On each `reset()` the env rotates to the next scenario. Running three resets in
a row covers all three tiers in order.

| task_id           | difficulty | incident                                                     |
|-------------------|------------|--------------------------------------------------------------|
| `easy_oom`        | easy       | `api` OOM-killed; cause directly visible in logs             |
| `medium_cascade`  | medium     | checkout latency cascade; must correlate trace across 3 svcs |
| `hard_dns`        | hard       | 503s blamed on fresh `api` deploy, real cause is upstream DNS|

## Reward design

The reward is a **5-stage process-reward ladder** in `[0, 1]`:

```
ack           +0.10   (granted on first successful ack)
scope         +0.20 × Jaccard(agent_services, gold_services)
hypothesize   +0.20 × keyword_fraction(agent_text, gold_hypothesis_keywords)
mitigate      +0.20 × keyword_fraction(agent_text, gold_mitigation_keywords)
write_status  +0.30 × keyword_fraction(agent_text, gold_writeup_keywords)
```

Each sub-goal is awarded once. The grader is fully **deterministic** — no LLM
judge, no randomness. Partial credit gives a smooth gradient.

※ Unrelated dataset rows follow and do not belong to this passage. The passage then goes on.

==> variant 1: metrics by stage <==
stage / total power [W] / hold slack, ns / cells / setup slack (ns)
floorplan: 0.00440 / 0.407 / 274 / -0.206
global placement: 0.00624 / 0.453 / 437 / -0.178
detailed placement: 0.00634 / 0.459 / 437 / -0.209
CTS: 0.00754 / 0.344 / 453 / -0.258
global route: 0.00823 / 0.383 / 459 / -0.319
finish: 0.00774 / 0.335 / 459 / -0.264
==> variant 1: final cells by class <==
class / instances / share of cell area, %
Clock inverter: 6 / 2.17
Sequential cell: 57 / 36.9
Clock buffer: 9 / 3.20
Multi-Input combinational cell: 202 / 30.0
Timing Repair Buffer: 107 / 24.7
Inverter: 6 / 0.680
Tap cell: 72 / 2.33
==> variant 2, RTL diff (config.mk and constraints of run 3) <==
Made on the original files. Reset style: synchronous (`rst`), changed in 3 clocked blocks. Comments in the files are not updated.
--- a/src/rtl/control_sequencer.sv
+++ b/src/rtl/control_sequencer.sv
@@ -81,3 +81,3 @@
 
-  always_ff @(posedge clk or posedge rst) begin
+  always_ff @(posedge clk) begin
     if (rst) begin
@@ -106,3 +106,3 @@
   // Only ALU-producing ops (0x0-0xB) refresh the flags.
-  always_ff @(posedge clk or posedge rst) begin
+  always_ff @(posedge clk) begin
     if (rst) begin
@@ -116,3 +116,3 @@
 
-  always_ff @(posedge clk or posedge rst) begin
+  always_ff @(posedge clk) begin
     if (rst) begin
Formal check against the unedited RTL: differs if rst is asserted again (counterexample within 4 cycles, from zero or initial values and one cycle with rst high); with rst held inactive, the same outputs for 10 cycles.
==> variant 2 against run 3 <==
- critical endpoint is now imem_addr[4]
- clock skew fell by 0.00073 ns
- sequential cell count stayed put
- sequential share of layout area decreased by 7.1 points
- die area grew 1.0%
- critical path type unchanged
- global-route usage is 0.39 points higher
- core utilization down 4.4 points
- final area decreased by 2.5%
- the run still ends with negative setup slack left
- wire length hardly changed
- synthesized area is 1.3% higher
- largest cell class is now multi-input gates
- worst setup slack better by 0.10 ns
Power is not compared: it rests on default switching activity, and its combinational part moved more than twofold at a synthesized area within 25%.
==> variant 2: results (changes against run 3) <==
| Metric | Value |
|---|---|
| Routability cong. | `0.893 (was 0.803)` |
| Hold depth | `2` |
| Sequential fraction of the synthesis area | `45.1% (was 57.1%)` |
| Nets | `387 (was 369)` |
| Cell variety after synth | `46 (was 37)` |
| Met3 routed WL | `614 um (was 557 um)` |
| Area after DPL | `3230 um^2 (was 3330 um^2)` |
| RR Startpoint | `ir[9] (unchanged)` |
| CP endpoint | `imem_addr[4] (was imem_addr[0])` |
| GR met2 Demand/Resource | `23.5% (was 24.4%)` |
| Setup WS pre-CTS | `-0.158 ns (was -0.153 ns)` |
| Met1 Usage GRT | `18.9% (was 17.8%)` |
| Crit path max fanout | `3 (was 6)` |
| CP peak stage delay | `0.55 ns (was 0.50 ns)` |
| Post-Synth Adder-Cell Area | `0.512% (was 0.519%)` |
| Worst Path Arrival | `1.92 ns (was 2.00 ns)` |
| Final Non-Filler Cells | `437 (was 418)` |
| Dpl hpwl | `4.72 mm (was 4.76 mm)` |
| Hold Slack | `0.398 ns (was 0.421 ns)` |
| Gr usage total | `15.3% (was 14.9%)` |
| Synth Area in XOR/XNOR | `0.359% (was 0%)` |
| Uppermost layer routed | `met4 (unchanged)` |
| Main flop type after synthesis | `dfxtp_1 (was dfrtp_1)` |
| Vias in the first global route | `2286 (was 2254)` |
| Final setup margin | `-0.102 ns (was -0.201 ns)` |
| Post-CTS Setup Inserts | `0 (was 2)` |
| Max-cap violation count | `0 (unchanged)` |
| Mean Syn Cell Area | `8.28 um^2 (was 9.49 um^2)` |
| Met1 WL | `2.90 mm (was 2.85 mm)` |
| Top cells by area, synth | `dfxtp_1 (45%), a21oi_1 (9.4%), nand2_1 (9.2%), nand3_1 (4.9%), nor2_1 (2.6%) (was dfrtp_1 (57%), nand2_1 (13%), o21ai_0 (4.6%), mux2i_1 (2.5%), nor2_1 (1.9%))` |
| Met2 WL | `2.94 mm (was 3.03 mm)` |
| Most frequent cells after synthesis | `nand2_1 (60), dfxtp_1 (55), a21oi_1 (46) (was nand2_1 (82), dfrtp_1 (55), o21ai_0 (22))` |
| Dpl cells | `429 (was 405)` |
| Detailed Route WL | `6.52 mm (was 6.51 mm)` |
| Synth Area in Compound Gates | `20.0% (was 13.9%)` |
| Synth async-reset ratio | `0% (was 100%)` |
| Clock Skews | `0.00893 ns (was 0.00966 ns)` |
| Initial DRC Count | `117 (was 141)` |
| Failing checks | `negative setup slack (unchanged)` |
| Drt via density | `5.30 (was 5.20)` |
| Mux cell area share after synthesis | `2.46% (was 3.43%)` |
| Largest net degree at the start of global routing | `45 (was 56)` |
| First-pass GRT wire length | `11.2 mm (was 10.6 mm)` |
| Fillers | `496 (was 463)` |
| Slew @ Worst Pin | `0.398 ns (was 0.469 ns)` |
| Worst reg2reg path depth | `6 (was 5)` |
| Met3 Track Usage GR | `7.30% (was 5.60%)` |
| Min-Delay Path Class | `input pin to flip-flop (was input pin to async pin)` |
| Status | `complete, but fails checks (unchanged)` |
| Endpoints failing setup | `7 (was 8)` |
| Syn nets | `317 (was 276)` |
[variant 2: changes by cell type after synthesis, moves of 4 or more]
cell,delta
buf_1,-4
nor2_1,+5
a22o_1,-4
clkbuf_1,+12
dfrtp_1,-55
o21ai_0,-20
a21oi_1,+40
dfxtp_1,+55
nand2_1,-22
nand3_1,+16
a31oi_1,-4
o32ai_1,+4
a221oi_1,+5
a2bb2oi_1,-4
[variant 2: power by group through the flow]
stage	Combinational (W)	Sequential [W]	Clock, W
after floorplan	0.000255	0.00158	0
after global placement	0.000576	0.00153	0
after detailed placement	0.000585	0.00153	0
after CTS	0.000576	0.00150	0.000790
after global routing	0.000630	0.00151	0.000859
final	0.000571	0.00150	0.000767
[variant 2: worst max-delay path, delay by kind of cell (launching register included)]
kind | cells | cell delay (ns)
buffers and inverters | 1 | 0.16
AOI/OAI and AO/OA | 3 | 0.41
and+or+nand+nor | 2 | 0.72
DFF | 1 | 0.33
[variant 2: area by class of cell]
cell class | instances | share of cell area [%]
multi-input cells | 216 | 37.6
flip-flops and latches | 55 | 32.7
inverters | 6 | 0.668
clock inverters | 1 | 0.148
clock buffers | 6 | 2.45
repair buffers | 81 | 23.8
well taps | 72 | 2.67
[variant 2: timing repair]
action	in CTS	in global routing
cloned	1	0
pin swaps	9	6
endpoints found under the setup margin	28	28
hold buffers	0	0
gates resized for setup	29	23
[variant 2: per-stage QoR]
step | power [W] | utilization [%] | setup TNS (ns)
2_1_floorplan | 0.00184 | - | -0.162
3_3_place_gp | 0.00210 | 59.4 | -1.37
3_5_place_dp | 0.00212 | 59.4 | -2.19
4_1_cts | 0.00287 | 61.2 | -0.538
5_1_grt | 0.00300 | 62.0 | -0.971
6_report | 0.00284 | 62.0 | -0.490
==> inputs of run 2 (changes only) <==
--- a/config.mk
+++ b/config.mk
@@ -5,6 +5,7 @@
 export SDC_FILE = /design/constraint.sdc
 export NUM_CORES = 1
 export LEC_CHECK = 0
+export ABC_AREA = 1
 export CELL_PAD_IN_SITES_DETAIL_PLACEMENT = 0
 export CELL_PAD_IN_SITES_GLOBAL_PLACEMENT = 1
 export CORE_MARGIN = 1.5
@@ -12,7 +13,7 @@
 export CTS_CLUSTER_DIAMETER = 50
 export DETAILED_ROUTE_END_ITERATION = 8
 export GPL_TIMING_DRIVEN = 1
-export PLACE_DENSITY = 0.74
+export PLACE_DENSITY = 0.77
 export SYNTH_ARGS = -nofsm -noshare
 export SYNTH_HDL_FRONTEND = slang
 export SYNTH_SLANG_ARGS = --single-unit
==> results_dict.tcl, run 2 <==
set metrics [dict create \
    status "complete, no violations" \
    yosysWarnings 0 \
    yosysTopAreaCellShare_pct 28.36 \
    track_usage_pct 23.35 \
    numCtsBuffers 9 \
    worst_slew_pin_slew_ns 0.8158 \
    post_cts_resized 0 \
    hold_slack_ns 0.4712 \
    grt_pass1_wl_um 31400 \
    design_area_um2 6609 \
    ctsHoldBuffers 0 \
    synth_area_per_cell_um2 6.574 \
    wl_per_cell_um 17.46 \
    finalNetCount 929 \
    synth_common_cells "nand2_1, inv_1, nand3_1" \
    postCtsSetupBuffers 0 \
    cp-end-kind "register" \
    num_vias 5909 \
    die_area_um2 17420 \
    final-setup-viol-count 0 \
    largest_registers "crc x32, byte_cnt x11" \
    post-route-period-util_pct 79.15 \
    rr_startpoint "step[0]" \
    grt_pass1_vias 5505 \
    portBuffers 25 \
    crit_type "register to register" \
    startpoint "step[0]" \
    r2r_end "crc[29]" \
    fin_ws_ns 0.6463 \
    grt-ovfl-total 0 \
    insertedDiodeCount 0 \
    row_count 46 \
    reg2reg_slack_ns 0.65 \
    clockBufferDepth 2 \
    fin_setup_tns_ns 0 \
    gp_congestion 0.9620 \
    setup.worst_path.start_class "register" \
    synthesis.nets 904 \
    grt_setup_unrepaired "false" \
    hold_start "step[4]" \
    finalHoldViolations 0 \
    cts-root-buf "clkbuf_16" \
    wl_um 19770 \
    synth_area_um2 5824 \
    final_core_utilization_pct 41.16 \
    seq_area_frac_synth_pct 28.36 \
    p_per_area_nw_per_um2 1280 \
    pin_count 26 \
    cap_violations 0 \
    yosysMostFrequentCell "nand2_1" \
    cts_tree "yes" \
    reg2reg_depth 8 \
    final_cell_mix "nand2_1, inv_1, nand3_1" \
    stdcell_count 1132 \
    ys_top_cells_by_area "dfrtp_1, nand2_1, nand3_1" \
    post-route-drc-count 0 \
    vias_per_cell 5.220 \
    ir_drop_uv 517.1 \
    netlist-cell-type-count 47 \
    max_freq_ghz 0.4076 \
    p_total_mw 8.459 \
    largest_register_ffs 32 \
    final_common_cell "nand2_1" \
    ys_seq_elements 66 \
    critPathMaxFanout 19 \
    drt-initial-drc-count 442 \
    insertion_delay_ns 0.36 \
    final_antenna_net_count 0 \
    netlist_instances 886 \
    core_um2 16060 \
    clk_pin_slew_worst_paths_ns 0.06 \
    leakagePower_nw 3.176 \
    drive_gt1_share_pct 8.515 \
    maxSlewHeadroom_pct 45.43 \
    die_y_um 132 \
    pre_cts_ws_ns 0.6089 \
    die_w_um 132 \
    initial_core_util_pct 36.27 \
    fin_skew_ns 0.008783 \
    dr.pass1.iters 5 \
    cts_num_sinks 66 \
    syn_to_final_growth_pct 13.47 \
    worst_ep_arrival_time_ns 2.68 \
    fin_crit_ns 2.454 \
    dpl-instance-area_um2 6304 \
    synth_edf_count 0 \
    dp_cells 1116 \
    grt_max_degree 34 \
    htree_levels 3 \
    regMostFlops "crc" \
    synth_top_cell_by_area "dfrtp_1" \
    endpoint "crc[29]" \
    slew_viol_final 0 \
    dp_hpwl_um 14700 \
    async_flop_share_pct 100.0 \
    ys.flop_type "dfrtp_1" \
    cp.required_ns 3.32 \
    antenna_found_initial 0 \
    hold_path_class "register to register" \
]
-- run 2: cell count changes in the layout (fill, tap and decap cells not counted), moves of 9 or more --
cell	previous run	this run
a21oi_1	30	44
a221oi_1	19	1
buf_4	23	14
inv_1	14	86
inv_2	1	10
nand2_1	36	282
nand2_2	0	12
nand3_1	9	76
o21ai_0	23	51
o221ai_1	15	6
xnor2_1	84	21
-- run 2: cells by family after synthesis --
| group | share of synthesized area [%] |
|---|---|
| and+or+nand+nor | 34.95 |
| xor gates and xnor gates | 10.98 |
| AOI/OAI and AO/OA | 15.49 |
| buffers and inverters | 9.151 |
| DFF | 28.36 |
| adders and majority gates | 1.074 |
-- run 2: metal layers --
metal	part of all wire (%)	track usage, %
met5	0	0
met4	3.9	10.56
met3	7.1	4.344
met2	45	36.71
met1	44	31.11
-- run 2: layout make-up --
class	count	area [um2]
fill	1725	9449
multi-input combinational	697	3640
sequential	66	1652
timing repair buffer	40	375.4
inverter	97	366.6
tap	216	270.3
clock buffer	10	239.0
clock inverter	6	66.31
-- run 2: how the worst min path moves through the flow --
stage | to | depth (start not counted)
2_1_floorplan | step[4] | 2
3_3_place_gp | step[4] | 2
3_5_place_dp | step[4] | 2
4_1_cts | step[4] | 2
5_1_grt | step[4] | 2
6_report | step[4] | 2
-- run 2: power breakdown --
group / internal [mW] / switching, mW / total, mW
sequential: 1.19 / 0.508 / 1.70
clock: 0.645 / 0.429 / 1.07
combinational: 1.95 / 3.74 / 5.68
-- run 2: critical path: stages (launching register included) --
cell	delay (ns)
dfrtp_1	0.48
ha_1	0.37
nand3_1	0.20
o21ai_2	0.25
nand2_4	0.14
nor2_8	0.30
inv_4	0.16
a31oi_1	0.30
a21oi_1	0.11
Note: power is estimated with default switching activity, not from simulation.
File: src/rtl/add8u_err_meter.sv
// Exhaustive error characterisation of an external 8-bit unsigned approximate adder.
// Define ADD8U_ERR_SQ_EN to add the squared-error accumulator and sum_sq_err port.
module add8u_err_meter
    import add8u_err_pkg::*;
(
    input  logic             clk,
    input  logic             rst,
    input  logic             start,
    output logic [7:0]       a_o,
    output logic [7:0]       b_o,
    input  logic [8:0]       approx_i,
    output logic             busy,
    output logic             done,
    output logic [CNT_W-1:0] err_cnt,
    output logic [SAE_W-1:0] sum_abs_err,
    output logic [ERR_W-1:0] max_abs_err
`ifdef ADD8U_ERR_SQ_EN
    ,
    output logic [SSE_W-1:0] sum_sq_err
`endif
);

    state_t           state;
    logic [15:0]      counter;
    logic             start_ok;
    logic [8:0]       exact;
    logic             s1_valid;
    logic [8:0]       s1_approx;
    logic [8:0]       s1_exact;
    logic [ERR_W-1:0] abs_err;

    // The counter is the operand register pair; it rests at 0 outside RUN.
    assign a_o      = counter[15:8];
    assign b_o      = counter[7:0];
    assign exact    = {1'b0, a_o} + {1'b0, b_o};
    assign start_ok = start & ((state == IDLE) | (state == DONE));
    assign abs_err  = abs_diff(s1_approx, s1_exact);

    // Run sequencing, vector counter and the busy/done flags.
    always_ff @(posedge clk) begin
        if (rst) begin
            state   <= IDLE;
            counter <= 16'd0;
            busy    <= 1'b0;
            done    <= 1'b0;
        end else begin
            case (state)
                IDLE: begin
                    done    <= 1'b0;
                    counter <= 16'd0;
                    if (start) begin
                        state <= RUN;
                        busy  <= 1'b1;
                    end else begin
                        state <= IDLE;
                        busy  <= 1'b0;
                    end
                end
                RUN: begin
                    done <= 1'b0;
                    busy <= 1'b1;
                    if (counter == 16'hFFFF) begin
                        state   <= DRAIN;
                        counter <= 16'd0;
                    end else begin
                        state   <= RUN;
                        counter <= counter + 16'd1;
                    end
                end
                DRAIN: begin
                    state   <= DONE;
                    counter <= 16'd0;
                    busy    <= 1'b0;
                    done    <= 1'b1;
                end
                DONE: begin
                    done    <= 1'b0;
                    counter <= 16'd0;
                    if (start) begin
                        state <= RUN;
                        busy  <= 1'b1;
                    end else begin
                        state <= IDLE;
                        busy  <= 1'b0;
                    end
                end
                default: begin
                    state   <= IDLE;
                    counter <= 16'd0;
                    busy    <= 1'b0;
                    done    <= 1'b0;
                end
            endcase
        end
    end

    // Stage 1: capture the adder result alongside the exact sum of the same operands.
    always_ff @(posedge clk) begin
        if (rst) begin
            s1_valid  <= 1'b0;
            s1_approx <= 9'd0;
            s1_exact  <= 9'd0;
        end else if (state == RUN) begin
            s1_valid  <= 1'b1;
            s1_approx <= approx_i;
            s1_exact  <= exact;
        end else begin
            s1_valid  <= 1'b0;
            s1_approx <= 9'd0;
            s1_exact  <= 9'd0;
        end
    end

    add8u_err_acc u_acc (
        .clk         (clk),
        .rst         (rst),
        .clear       (start_ok),
        .en          (s1_valid),
        .abs_err     (abs_err),
        .err_cnt     (err_cnt),
        .sum_abs_err (sum_abs_err),
        .max_abs_err (max_abs_err)
`ifdef ADD8U_ERR_SQ_EN
        ,
        .sum_sq_err  (sum_sq_err)
`endif
    );

endmodule

File: config.mk
export PLATFORM = sky130hd
export DESIGN_NAME = add8u_err_meter
export DESIGN_NICKNAME = d
export VERILOG_FILES = /design/src/rtl/add8u_err_pkg.sv /design/src/rtl/add8u_err_meter_acc.sv /design/src/rtl/add8u_err_meter.sv
export SDC_FILE = /design/constraint.sdc
export NUM_CORES = 1
export LEC_CHECK = 0
export CAP_MARGIN = 20
export CORE_AREA = 2 2 111 113
export CTS_CLUSTER_DIAMETER = 50
export DETAILED_ROUTE_END_ITERATION = 10
export DIE_AREA = 0 0 113 115
export GPL_TIMING_DRIVEN = 0
export HOLD_SLACK_MARGIN = 0.12
export PLACE_DENSITY = 0.68
export SYNTH_ARGS = -nofsm -noshare
export SYNTH_HDL_FRONTEND = slang
export SYNTH_HIERARCHICAL = 1
export SYNTH_SLANG_ARGS = --single-unit
File: constraint.sdc
create_clock -name clk -period 4.83 [get_ports clk]
set_input_delay 1.449 -clock clk [delete_from_list [all_inputs] [get_ports clk]]
set_output_delay 1.449 -clock clk [all_outputs]
set_load 0.05 [all_outputs]
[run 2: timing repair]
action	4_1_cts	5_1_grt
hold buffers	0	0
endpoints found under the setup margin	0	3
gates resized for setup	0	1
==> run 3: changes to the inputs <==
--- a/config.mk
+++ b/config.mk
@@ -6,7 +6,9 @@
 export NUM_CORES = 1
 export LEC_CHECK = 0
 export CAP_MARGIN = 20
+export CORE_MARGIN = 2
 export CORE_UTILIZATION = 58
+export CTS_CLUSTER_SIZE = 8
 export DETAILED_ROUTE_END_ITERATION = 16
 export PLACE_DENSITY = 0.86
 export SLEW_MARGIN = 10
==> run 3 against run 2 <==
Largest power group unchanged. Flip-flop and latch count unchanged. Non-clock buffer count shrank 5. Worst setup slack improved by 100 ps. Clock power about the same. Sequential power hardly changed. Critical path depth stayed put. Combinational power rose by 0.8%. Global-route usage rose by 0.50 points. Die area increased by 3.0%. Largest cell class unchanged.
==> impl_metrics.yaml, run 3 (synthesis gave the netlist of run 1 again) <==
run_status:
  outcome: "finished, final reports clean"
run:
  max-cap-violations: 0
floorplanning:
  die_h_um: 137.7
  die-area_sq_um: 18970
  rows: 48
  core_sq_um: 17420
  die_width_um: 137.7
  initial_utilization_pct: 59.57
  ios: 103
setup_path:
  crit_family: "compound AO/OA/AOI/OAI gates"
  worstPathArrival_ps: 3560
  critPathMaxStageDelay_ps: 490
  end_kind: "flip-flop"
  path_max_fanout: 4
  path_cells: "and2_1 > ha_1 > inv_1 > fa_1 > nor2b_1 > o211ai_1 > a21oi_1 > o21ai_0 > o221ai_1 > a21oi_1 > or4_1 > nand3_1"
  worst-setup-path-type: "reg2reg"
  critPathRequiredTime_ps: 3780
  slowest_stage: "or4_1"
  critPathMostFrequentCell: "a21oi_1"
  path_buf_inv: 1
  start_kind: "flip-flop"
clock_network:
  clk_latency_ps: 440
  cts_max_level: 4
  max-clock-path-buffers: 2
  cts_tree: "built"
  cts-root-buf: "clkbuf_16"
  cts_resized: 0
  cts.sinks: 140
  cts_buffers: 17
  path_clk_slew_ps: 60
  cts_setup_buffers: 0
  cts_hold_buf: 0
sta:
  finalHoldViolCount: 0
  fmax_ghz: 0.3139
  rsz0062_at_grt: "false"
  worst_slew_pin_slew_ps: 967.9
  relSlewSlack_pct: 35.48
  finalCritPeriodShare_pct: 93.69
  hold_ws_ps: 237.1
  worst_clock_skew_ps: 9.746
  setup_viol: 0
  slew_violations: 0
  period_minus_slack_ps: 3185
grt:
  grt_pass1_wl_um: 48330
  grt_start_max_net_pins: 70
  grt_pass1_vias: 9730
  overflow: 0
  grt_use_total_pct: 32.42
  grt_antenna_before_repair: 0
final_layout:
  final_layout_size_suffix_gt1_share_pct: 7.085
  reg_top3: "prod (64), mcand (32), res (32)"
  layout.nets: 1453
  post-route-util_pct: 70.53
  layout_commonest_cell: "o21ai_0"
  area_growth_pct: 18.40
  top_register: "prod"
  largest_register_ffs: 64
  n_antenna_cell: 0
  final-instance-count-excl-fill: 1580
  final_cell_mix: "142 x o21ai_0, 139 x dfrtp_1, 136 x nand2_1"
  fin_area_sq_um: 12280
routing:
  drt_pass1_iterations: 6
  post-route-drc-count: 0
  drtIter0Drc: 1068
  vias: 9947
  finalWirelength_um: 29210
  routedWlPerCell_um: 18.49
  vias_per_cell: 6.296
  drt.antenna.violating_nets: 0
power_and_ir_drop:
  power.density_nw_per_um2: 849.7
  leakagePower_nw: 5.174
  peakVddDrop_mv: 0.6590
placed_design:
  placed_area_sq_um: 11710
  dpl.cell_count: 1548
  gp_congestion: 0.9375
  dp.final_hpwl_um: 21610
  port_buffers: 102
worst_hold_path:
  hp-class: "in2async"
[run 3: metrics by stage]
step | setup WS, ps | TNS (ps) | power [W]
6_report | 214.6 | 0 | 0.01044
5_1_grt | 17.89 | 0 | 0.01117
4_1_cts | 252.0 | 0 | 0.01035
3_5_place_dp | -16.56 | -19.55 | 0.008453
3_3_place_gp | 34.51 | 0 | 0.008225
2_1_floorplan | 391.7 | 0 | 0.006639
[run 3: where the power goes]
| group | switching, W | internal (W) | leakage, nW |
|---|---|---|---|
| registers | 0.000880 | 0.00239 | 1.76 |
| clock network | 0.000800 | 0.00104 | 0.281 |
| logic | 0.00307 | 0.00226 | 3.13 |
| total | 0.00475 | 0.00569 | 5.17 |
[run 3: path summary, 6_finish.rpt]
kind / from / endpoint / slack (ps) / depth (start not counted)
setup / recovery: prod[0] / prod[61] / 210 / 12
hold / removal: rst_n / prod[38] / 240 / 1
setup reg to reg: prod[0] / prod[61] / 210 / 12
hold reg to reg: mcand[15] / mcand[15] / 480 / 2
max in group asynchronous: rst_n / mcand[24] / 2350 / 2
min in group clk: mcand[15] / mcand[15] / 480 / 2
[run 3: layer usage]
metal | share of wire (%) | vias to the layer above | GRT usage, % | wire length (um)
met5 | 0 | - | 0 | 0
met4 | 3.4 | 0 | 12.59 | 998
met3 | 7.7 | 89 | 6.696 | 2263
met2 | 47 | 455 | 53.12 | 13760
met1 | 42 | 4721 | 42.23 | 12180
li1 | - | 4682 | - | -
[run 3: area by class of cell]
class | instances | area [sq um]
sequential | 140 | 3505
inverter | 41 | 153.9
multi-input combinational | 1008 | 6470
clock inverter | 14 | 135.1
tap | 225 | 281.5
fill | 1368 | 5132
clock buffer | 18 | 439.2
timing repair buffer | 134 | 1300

The episode
terminates when `write_status` fires or after `MAX_STEPS = 12`.

## Setup

```bash
pip install openenv-core
openenv build .                    # build Docker image
python inference.py                # run baseline (3 scenarios)
```

### Required environment variables

| var            | default                                        | notes |
|----------------|------------------------------------------------|-------|
| `HF_TOKEN`     | (required)                                     | HuggingFace token, also used as the OpenAI client API key |
| `API_BASE_URL` | `https://router.huggingface.co/v1`             | any OpenAI-compatible endpoint |
| `MODEL_NAME`   | `Qwen/Qwen2.5-72B-Instruct`                    | any chat model |
| `IMAGE_NAME`   | `postmortem_env-env:latest`                    | docker tag of the env image |

## Baseline reproduction

```bash
export HF_TOKEN=hf_...
export IMAGE_NAME=postmortem_env-env:latest
python inference.py
```

Emits strict `[START] / [STEP] / [END]` lines, one `[END]` per task.

## Resource budget

Well within the hackathon limits of **2 vCPU / 8 GB RAM**, and completes the
3-task sweep in **well under 20 minutes** (dominated by LLM latency, ≤ 36 LLM
calls total).

## License

BSD-3-Clause (matches OpenEnv core).